Sur le front des prix, les perspectives sont en revanche plus favorables. L’inflation devrait reculer à 2,2 % en 2026, contre 4,1 % en 2024. Une évolution qui traduit, selon le CPM, les effets combinés du resserrement monétaire antérieur et de la détente progressive des tensions sur les marchés internationaux.

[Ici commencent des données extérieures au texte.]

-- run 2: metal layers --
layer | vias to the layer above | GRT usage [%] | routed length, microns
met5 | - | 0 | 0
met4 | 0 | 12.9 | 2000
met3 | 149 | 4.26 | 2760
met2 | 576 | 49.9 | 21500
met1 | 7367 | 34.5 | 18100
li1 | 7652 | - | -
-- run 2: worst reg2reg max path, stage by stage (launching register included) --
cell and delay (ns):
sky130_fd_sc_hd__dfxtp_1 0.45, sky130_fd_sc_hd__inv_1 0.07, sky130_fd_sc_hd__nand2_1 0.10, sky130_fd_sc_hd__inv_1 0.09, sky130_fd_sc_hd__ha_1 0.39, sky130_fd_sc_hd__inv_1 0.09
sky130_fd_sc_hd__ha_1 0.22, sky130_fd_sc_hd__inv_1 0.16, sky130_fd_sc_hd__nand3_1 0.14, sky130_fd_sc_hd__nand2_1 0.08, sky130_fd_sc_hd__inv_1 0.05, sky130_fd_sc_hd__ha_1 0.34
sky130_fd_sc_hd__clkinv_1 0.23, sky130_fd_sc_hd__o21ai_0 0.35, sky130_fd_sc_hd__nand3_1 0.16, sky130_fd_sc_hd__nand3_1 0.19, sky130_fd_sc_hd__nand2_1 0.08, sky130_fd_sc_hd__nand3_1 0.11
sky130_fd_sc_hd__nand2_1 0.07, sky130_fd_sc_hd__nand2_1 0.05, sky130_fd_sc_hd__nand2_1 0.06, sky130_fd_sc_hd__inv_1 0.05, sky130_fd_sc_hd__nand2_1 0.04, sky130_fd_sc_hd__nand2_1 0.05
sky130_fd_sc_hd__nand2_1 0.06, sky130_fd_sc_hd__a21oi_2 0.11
**config.mk**
```make
export PLATFORM = sky130hd
export DESIGN_NAME = rfpll_regs
export DESIGN_NICKNAME = d
export VERILOG_FILES = /design/src/shared/rfpll_pkg.sv /design/src/verilog/rfpll_regs.sv /design/src/verilog/rfpll_reg8.sv /design/src/verilog/rfpll_cal_pulse.sv
export VERILOG_INCLUDE_DIRS = /design/src /design/src/shared
export SDC_FILE = /design/constraint.sdc
export NUM_CORES = 1
export LEC_CHECK = 0
export ABC_CLOCK_PERIOD_IN_PS = 2190
export BUFFER_PORTS_ARGS = -buffer_cell sky130_fd_sc_hd__buf_2
export CELL_PAD_IN_SITES_DETAIL_PLACEMENT = 0
export CELL_PAD_IN_SITES_GLOBAL_PLACEMENT = 1
export CORE_MARGIN = 2
export CORE_UTILIZATION = 42
export CTS_CLUSTER_SIZE = 20
export DETAILED_ROUTE_END_ITERATION = 12
export GPL_TIMING_DRIVEN = 0
export PLACE_DENSITY = 0.77
export SETUP_SLACK_MARGIN = 0.02
export SYNTH_ARGS = -nofsm -noshare
export SYNTH_HDL_FRONTEND = slang
export SYNTH_SLANG_ARGS = --single-unit
```
**constraint.sdc**
```tcl
create_clock -name core_clk -period 2.19 [get_ports core_clk]
set_input_delay 0.1095 -clock core_clk [delete_from_list [all_inputs] [get_ports core_clk]]
set_output_delay 0.1095 -clock core_clk [all_outputs]
set_load 0.01 [all_outputs]
```
==> src/rtl/pssb_pkg.sv <==
package pssb_pkg;
    localparam logic [7:0] CMD_SUMMARY_BYTE = 8'h78;
    localparam logic [7:0] CMD_SUMMARY_WORD = 8'h79;
    localparam logic [7:0] CMD_OUTPUT_VOLTAGE_SUMMARY_DETAIL = 8'h7A;
    localparam logic [7:0] SUMMARY_BYTE_RESET = 8'h00;
    localparam logic [15:0] SUMMARY_WORD_RESET = 16'h0000;
    localparam logic [7:0] OUTPUT_VOLTAGE_SUMMARY_DETAIL_RESET = 8'h00;
    // Summary word fields
    localparam int unsigned SW_CML = 1;
    localparam int unsigned SW_TEMP = 2;
    localparam int unsigned SW_VIN_UV = 3;
    localparam int unsigned SW_OUTPUT_CURRENT_SUMMARY_OC = 4;
    localparam int unsigned SW_OUTPUT_VOLTAGE_SUMMARY_OV = 5;
    localparam int unsigned SW_OFF = 6;
    localparam int unsigned SW_OTHER = 9;
    localparam int unsigned SW_PG_N = 11;
    localparam int unsigned SW_VENDOR = 12;
    localparam int unsigned SW_INPUT = 13;
    localparam int unsigned SW_OUTPUT_CURRENT_SUMMARY = 14;
    localparam int unsigned SW_OUTPUT_VOLTAGE_SUMMARY = 15;
    // Output-voltage detail fields
    localparam int unsigned VD_OV_FAULT = 7;
    localparam int unsigned VD_OV_WARN = 6;
    localparam int unsigned VD_UV_WARN = 5;
    localparam int unsigned VD_UV_FAULT = 4;
    localparam int unsigned VD_TARGET_LIMIT = 3;
    // Other detail fields used by the summary
    localparam int unsigned ID_OC_FAULT = 7;
    localparam int unsigned IN_UV_FAULT = 4;
    // Target setting is in millivolts; lower limit 0.1V
    localparam logic [15:0] TARGET_MIN_MV = 16'h0064;
    // Supply-good settle window after enable
    localparam int unsigned CLOCK_HZ = 50_000_000;
    localparam int unsigned PG_WAIT_US = 2000;
    localparam int unsigned PG_WAIT_CYCLES = PG_WAIT_US * (CLOCK_HZ / 1_000_000);
    localparam int unsigned PG_CNT_W = 17;
    typedef enum logic [2:0] {
        PSSB_IDLE = 3'h1,
        PSSB_SETTLE = 3'h2,
        PSSB_RUN = 3'h4
    } pssb_power_type;
endpackage : pssb_pkg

Concernant les équilibres budgétaires, le gouverneur a annoncé une légère amélioration du solde budgétaire hors dons, attendu à 1,4 % du produit intérieur brut (PIB), contre un déficit de 1,6 % du PIB en 2024. En revanche, le solde du compte courant, dons inclus, se détériorerait pour s’établir à –2,9 % du PIB, après un niveau positif de 0,3 % en 2024.La liquidité bancaire devrait, pour sa part, progresser de 5,1 % pour atteindre 21 977,7 milliards de FCFA à fin décembre 2025. Les réserves de change, en revanche, sont projetées en baisse de 2,6 %, à 6 377,3 milliards de FCFA au 31 décembre 2025. Ce niveau permettrait de couvrir 4,2 mois d’importations de biens et services, contre 4,9 mois en 2024, traduisant une fragilisation de la position extérieure de la sous-région. Le taux de couverture extérieure de la monnaie passerait ainsi de 74,9 % à 67,0 %.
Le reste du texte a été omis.